Will you quote precisely the lines that run from the top of the material below to the line containing "6_report,1013,0.154,0.00280", both ends included?

---*---

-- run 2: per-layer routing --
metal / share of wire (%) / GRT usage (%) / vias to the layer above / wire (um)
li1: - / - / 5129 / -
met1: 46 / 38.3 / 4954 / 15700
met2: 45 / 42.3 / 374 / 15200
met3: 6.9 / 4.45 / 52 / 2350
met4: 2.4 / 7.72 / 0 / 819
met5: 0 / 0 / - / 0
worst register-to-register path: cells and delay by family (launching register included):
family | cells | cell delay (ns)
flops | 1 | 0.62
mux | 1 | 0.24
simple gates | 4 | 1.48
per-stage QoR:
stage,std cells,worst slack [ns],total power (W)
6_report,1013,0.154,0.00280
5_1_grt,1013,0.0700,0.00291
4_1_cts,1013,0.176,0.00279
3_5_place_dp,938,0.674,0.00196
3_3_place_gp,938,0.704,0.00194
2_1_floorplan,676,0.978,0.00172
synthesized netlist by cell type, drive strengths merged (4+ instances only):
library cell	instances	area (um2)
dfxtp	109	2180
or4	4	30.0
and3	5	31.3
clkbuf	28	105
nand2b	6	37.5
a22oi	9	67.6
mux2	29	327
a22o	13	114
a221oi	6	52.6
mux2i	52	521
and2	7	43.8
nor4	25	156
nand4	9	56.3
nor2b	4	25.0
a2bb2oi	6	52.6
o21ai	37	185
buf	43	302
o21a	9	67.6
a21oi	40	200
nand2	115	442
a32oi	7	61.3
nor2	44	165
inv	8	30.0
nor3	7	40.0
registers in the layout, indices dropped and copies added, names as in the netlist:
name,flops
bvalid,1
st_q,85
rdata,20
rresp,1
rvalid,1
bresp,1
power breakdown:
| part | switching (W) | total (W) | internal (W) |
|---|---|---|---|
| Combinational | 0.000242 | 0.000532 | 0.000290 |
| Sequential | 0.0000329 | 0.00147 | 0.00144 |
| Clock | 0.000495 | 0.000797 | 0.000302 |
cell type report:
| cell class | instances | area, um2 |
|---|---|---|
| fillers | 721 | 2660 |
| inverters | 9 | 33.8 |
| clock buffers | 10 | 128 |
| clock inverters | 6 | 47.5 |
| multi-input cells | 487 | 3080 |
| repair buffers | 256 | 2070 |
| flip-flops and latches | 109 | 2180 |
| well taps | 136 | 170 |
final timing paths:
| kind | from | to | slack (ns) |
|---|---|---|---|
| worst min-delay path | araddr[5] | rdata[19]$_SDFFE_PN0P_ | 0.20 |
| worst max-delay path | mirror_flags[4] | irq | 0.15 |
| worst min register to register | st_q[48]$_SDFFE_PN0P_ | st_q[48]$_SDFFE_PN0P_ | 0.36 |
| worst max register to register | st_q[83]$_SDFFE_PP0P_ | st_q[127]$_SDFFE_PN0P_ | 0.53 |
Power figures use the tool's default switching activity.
===== config.mk =====
export PLATFORM = sky130hd
export DESIGN_NAME = bcc_top
export DESIGN_NICKNAME = d
export VERILOG_FILES = /design/src/rtl/bcc_pkg.sv /design/src/rtl/bcc_sync.sv /design/src/rtl/bcc_top.sv
export SDC_FILE = /design/constraint.sdc
export NUM_CORES = 1
export LEC_CHECK = 0
export ABC_AREA = 1
export BUFFER_PORTS_ARGS = -buffer_cell sky130_fd_sc_hd__buf_2
export CORE_UTILIZATION = 51
export DETAILED_ROUTE_END_ITERATION = 16
export HOLD_SLACK_MARGIN = 0.03
export PLACE_DENSITY = 0.71
export SLEW_MARGIN = 20
export SYNTH_ARGS = -nofsm -noshare
export SYNTH_HDL_FRONTEND = slang
export SYNTH_SLANG_ARGS = --single-unit

===== constraint.sdc =====
create_clock -name ref_clk -period 1.49 [get_ports ref_clk]
set_clock_uncertainty 0.15 [all_clocks]
set_input_delay 0.149 -clock ref_clk [delete_from_list [all_inputs] [get_ports ref_clk]]
set_output_delay 0.149 -clock ref_clk [all_outputs]
set_load 0.03 [all_outputs]

===== src/rtl/bcc_pkg.sv =====
`default_nettype none
package bcc_pkg;
	// bus cycle codes {memory_select, status_line_1, status_line_0}
	localparam logic [2:0] CODE_IRQ_ACK  = 3'h0;
	localparam logic [2:0] CODE_IO_RD    = 3'h1;
	localparam logic [2:0] CODE_IO_WR    = 3'h2;
	localparam logic [2:0] CODE_IDLE_IO  = 3'h3;
	localparam logic [2:0] CODE_HALT     = 3'h4;
	localparam logic [2:0] CODE_MEM_RD   = 3'h5;
	localparam logic [2:0] CODE_MEM_WR   = 3'h6;
	localparam logic [2:0] CODE_IDLE_MEM = 3'h7;
	// system clock cycles per bus state
	localparam int STATE_CYCLES = 2;
	// extra clock cycles before command activation in shared-bus mode
	localparam logic [1:0] SHARED_RD_DELAY = 2'h1;
	localparam logic [1:0] SHARED_WR_DELAY = 2'h2;
	// grant-to-command delay in clock edges, shared-bus mode
	localparam logic [1:0] GRANT_EDGES = 2'h3;

	// bus state sequence
	typedef enum logic [1:0] {
		ST_IDLE,
		ST_STATUS,
		ST_COMMAND
	} bcc_state_type;

	// processor status group
	typedef struct packed {
		logic status_line_0;
		logic status_line_1;
		logic memory_select;
	} bcc_status_type;

	// command outputs, all active low; enable high means driven
	typedef struct packed {
		logic irq_ack_cmd_n;
		logic io_read_cmd_n;
		logic io_write_cmd_n;
		logic mem_read_cmd_n;
		logic mem_write_cmd_n;
	} bcc_cmd_type;

	// control outputs
	typedef struct packed {
		logic addr_latch_strobe;
		logic cascade_address_enable;
		logic transceiver_enable;
		logic data_direction;
	} bcc_ctrl_type;

	localparam bcc_cmd_type CMD_IDLE = 5'h1F;
endpackage
`default_nettype wire


===== src/rtl/bcc_sync.sv =====
`default_nettype none
// two flip-flop synchroniser for one level
module bcc_sync
(
	// clock and reset
	input  wire logic ref_clk,
	input  wire logic rst_n,
	input  wire logic clk_en,
	// level in and out
	input  wire logic d,
	output logic      q
);
	logic meta; // first stage, read only by q

	// plain two-stage capture; resets to the idle high level of the pins
	always_ff @(posedge ref_clk or negedge rst_n)
	begin
		if (!rst_n)
		begin
			meta <= 1'b1;
			q    <= 1'b1;
		end
		else if (clk_en)
		begin
			meta <= d;
			q    <= meta;
		end
	end
endmodule
`default_nettype wire


===== src/rtl/bcc_top.sv =====
// Notes on behaviour
// RULE1 - shared mode: ready source adds a wait
// RULE2 - reset held low forces idle
// RULE3 - enable/grant input accepted asynchronously
// RULE4 - grant low: commands driven, inactive high
// RULE5 - grant high: commands floated, enable low
// RULE6 - local mode: enable low forces inactive
// RULE7 - no strobe on halt; ignores controls
// RULE8 - cascade enable only on acknowledge cycles
// RULE9 - shared mode delays write data enable
// RULE10 - direction high writes, rests high
// RULE11 - enable low whenever direction changes
// RULE12 - command on by strap/delay, off by ready
// RULE13 - decode select and status into commands
// RULE14 - halt and idle issue nothing
// RULE15 - idle, status, command; two cycles each (idle here can end after one clock)
// RULE16 - status sampled each edge starts cycle
// RULE17 - ready high repeats command, low ends
// RULE18 - outputs frozen during wait states (shared-mode delayed commands still rise in a wait state)
// RULE19 - status at command end skips idle
// RULE20 - cycle select latched internally
// RULE21 - processor asserts status on phase one
// RULE22 - idle repeats while no cycle active
// RULE23 - cycle select captured at status end
// RULE24 - delay input high withholds command
// RULE25 - strap high shared, low local timing
// RULE26 - ready low before command still ends
// RULE27 - reset and idle outputs inactive
`default_nettype none
module bcc_top
	import bcc_pkg::*;
(
	// clock, reset, clock enable
	input  wire logic                  ref_clk,
	input  wire logic                  rst_n,
	input  wire logic                  clk_en,
	// processor status and control inputs (pins)
	input  wire bcc_pkg::bcc_status_type status_in,
	input  wire logic                  ready_n,
	input  wire logic                  latched_cycle_select,
	input  wire logic                  command_delay_in,
	input  wire logic                  shared_bus_timing_strap,
	input  wire logic                  enable_or_grant_in,
	// command outputs with drive enables
	output bcc_pkg::bcc_cmd_type       cmd_out,
	output logic                       cmd_oe,
	// control outputs
	output bcc_pkg::bcc_ctrl_type      ctrl_out
);
	import bcc_pkg::*;

	// synchronised pin inputs
	logic s0_s;                // status line 0
	logic s1_s;                // status line 1
	logic ms_s;                // memory select
	logic rdy_s;               // ready, active low
	logic sel_s;               // cycle select
	logic dly_s;               // command delay
	logic strap_s;             // timing strap

	// synchroniser bank
	bcc_sync u_s0 (.ref_clk(ref_clk), .rst_n(rst_n), .clk_en(clk_en),
		.d(status_in.status_line_0), .q(s0_s));
	bcc_sync u_s1 (.ref_clk(ref_clk), .rst_n(rst_n), .clk_en(clk_en),
		.d(status_in.status_line_1), .q(s1_s));
	bcc_sync u_ms (.ref_clk(ref_clk), .rst_n(rst_n), .clk_en(clk_en),
		.d(status_in.memory_select), .q(ms_s));
	bcc_sync u_rd (.ref_clk(ref_clk), .rst_n(rst_n), .clk_en(clk_en),
		.d(ready_n), .q(rdy_s));
	bcc_sync u_sl (.ref_clk(ref_clk), .rst_n(rst_n), .clk_en(clk_en),
		.d(latched_cycle_select), .q(sel_s));
	bcc_sync u_dl (.ref_clk(ref_clk), .rst_n(rst_n), .clk_en(clk_en),
		.d(command_delay_in), .q(dly_s));
	bcc_sync u_mb (.ref_clk(ref_clk), .rst_n(rst_n), .clk_en(clk_en),
		.d(shared_bus_timing_strap), .q(strap_s));

	// decode helpers
	function automatic logic is_transfer(input logic [2:0] c);
		is_transfer = (c != CODE_IDLE_IO) && (c != CODE_IDLE_MEM)
			&& (c != CODE_HALT);
	endfunction

	function automatic logic is_write(input logic [2:0] c);
		is_write = (c == CODE_IO_WR) || (c == CODE_MEM_WR);
	endfunction

	// state and cycle information
	bcc_state_type state;      // current bus state
	logic          phase;      // second clock of a bus state
	logic [2:0]    code;       // code of the active cycle
	logic          served;     // cycle select latched high
	logic          cmd_go;     // command delay released
	logic [1:0]    hold;       // clock cycles left before command
	logic          cmd_on;     // command asserted internally
	logic          strap;      // strap captured after reset
	logic          en_live;    // enable/grant used directly
	logic          start;      // status sampled active

	assign start = !(s0_s && s1_s);                             // [RULE16]
	// asynchronous path: enable/grant is used unsynchronised
	assign en_live = enable_or_grant_in;                        // [RULE3]

	// strap recaptured on every enabled clock once reset has released
	always_ff @(posedge ref_clk or negedge rst_n)
	begin
		if (!rst_n)
			strap <= 1'b0;
		else if (clk_en)
			strap <= strap_s;                                   // [RULE25]
	end

	// bus state sequencer
	always_ff @(posedge ref_clk or negedge rst_n)
	begin
		if (!rst_n)
		begin
			state <= ST_IDLE;                                   // [RULE2]
			phase <= 1'b0;
		end
		else if (clk_en)
		begin
			case (state)
				ST_IDLE:
				begin
					// idle repeats until status goes active
					phase <= 1'b0;
					if (start)
						state <= ST_STATUS;                     // [RULE22]
				end
				ST_STATUS:
				begin
					// status state lasts two clocks
					phase <= ~phase;                            // [RULE15]
					if (phase)
					begin
						state <= ST_COMMAND;                    // [RULE17]
						phase <= 1'b0;
					end
				end
				ST_COMMAND:
				begin
					// end of command: check ready
					phase <= ~phase;                            // [RULE15]
					if (phase && !rdy_s)
					begin
						phase <= 1'b0;
						if (start)
							state <= ST_STATUS;                 // [RULE19]
						else
							state <= ST_IDLE;                   // [RULE26]
					end
				end
				default:
				begin
					state <= ST_IDLE;
					phase <= 1'b0;
				end
			endcase
		end
	end

	// cycle code and select capture
	always_ff @(posedge ref_clk or negedge rst_n)
	begin
		if (!rst_n)
		begin
			code   <= CODE_IDLE_MEM;
			served <= 1'b0;
		end
		else if (clk_en)
		begin
			// code taken as the status state opens
			if (start && (state == ST_IDLE ||
				(state == ST_COMMAND && phase && !rdy_s)))
				code <= {ms_s, s1_s, s0_s};                     // [RULE13]
			// select latched at end of status state
			if (state == ST_STATUS && phase)
				served <= sel_s;                                // [RULE20] [RULE23]
			else if (state != ST_COMMAND)
				served <= 1'b0;
		end
	end

	// command activation: strap delay and command delay counted together
	always_ff @(posedge ref_clk or negedge rst_n)
	begin
		if (!rst_n)
		begin
			hold   <= 2'h0;
			cmd_go <= 1'b0;
			cmd_on <= 1'b0;
		end
		else if (clk_en)
		begin
			if (state == ST_STATUS && phase)
			begin
				// shared mode defers reads by one, writes by two
				if (!strap)
					hold <= 2'h0;                               // [RULE12]
				else if (is_write(code))
					hold <= SHARED_WR_DELAY;
				else
					hold <= SHARED_RD_DELAY;
				cmd_go <= 1'b0;
				cmd_on <= 1'b0;
			end
			else if (state == ST_COMMAND && !(phase && !rdy_s))
			begin
				// command delay resampled every clock
				if (!cmd_go && !dly_s)
					cmd_go <= 1'b1;                             // [RULE24]
				if (hold != 2'h0)
					hold <= hold - 2'h1;
				if ((cmd_go || !dly_s) && hold == 2'h0)
					cmd_on <= served && is_transfer(code);      // [RULE12]
			end
			else
			begin
				// ready ends the command
				cmd_on <= 1'b0;                                 // [RULE17]
				cmd_go <= 1'b0;
				hold   <= 2'h0;
			end
		end
	end

	// grant age in shared mode: commands wait three edges
	logic [1:0] grant_age;
	always_ff @(posedge ref_clk or negedge rst_n)
	begin
		if (!rst_n)
			grant_age <= 2'h0;
		else if (clk_en)
		begin
			if (en_live)
				grant_age <= 2'h0;
			else if (grant_age != GRANT_EDGES)
				grant_age <= grant_age + 2'h1;
		end
	end

	// registered control outputs
	logic alec;                // address strobe
	logic mcec;                // cascade enable
	logic denc;                // transceiver enable request
	logic dtrc;                // direction
	always_ff @(posedge ref_clk or negedge rst_n)
	begin
		if (!rst_n)
		begin
			alec <= 1'b0;                                       // [RULE27]
			mcec <= 1'b0;
			denc <= 1'b0;
			dtrc <= 1'b1;
		end
		else if (clk_en)
		begin
			// strobe in first clock of status, cascade enable through both clocks of status
			alec <= state == ST_IDLE && start &&
				is_transfer({ms_s, s1_s, s0_s});                // [RULE7] [RULE14]
			mcec <= (state == ST_IDLE && start &&
				{ms_s, s1_s, s0_s} == CODE_IRQ_ACK) ||
				(alec && code == CODE_IRQ_ACK);                 // [RULE8]
			if (state == ST_COMMAND && phase && !rdy_s)
			begin
				// cycle end: drop enable first, then rest high
				denc <= 1'b0;                                   // [RULE11]
			end
			else if (state == ST_STATUS && phase && sel_s
				&& is_transfer(code))
			begin
				// direction settles a clock before enable can rise
				dtrc <= is_write(code);                         // [RULE10] [RULE11]
			end
			else if (state == ST_COMMAND && served
				&& is_transfer(code))
			begin
				// wait states hold the same values, except a delayed shared-mode write enable that rises as the second one begins
				denc <= is_write(code) ? (!strap || cmd_on)
					: 1'b1;                                     // [RULE9] [RULE18]
			end
			else if (!denc)
				dtrc <= 1'b1;                                   // [RULE10] [RULE11]
		end
	end

	// output gating by enable/grant, applied without clock
	always_comb
	begin
		cmd_out = CMD_IDLE;
		if (cmd_on)
		begin
			case (code)
				CODE_IRQ_ACK: cmd_out.irq_ack_cmd_n   = 1'b0;   // [RULE13]
				CODE_IO_RD:   cmd_out.io_read_cmd_n   = 1'b0;
				CODE_IO_WR:   cmd_out.io_write_cmd_n  = 1'b0;
				CODE_MEM_RD:  cmd_out.mem_read_cmd_n  = 1'b0;
				CODE_MEM_WR:  cmd_out.mem_write_cmd_n = 1'b0;
				default:      cmd_out = CMD_IDLE;               // [RULE14]
			endcase
		end
		ctrl_out.addr_latch_strobe      = alec;
		ctrl_out.cascade_address_enable = mcec;
		ctrl_out.data_direction         = dtrc;
		ctrl_out.transceiver_enable     = denc;
		cmd_oe = 1'b1;
		if (strap)
		begin
			// shared mode: grant high floats and kills enable
			if (en_live)
			begin
				cmd_oe = 1'b0;                                  // [RULE5]
				ctrl_out.transceiver_enable = 1'b0;
			end
			else if (grant_age != GRANT_EDGES)
				cmd_out = CMD_IDLE;                             // [RULE4]
		end
		else if (!en_live)
		begin
			// local mode: enable low forces inactive, still driven
			cmd_out = CMD_IDLE;                                 // [RULE6]
			ctrl_out.transceiver_enable = 1'b0;
		end
	end
endmodule
`default_nettype wire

---*---

- TASK SOLUTION:
-- run 2: per-layer routing --
metal / share of wire (%) / GRT usage (%) / vias to the layer above / wire (um)
li1: - / - / 5129 / -
met1: 46 / 38.3 / 4954 / 15700
met2: 45 / 42.3 / 374 / 15200
met3: 6.9 / 4.45 / 52 / 2350
met4: 2.4 / 7.72 / 0 / 819
met5: 0 / 0 / - / 0
worst register-to-register path: cells and delay by family (launching register included):
family | cells | cell delay (ns)
flops | 1 | 0.62
mux | 1 | 0.24
simple gates | 4 | 1.48
per-stage QoR:
stage,std cells,worst slack [ns],total power (W)
6_report,1013,0.154,0.00280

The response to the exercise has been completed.